§ What to produce
Which lines of the records below contain the word "fill"? Show each one.

§ Records supplied
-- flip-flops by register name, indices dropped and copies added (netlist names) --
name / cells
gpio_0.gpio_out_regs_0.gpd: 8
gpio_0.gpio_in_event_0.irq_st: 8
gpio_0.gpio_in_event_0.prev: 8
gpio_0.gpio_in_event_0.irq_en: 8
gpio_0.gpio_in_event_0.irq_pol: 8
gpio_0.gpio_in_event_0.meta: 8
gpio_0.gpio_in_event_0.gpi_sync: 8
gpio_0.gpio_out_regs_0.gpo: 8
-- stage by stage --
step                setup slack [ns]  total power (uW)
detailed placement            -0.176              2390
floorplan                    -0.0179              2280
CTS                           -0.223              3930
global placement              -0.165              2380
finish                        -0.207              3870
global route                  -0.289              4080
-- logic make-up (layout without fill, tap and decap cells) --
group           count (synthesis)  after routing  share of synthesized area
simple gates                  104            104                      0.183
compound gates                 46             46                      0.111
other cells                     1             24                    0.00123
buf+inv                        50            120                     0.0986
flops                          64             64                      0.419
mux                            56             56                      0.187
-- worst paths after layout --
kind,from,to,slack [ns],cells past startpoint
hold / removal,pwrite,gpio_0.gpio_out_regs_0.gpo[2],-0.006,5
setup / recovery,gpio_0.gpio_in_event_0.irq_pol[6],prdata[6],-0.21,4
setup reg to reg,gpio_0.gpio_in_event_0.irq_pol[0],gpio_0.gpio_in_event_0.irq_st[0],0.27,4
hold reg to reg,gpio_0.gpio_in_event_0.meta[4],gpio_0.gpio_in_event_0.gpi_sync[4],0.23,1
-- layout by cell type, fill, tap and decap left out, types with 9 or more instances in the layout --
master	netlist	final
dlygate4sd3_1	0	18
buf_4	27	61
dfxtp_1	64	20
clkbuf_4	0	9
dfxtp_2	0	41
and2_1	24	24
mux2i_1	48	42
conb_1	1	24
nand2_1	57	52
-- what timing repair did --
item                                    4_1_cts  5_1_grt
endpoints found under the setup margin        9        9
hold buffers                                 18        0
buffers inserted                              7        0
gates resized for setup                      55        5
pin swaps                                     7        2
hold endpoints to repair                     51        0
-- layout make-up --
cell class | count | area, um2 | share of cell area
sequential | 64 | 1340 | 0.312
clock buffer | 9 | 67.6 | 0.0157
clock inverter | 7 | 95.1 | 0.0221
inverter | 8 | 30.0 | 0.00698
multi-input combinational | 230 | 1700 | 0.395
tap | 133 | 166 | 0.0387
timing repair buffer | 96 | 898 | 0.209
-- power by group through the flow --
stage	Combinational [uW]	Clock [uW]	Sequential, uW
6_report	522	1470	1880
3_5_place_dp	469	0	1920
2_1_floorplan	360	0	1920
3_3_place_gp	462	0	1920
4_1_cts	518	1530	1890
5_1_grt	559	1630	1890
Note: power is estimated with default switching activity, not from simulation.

§ Written reply
-- logic make-up (layout without fill, tap and decap cells) --
-- layout by cell type, fill, tap and decap left out, types with 9 or more instances in the layout --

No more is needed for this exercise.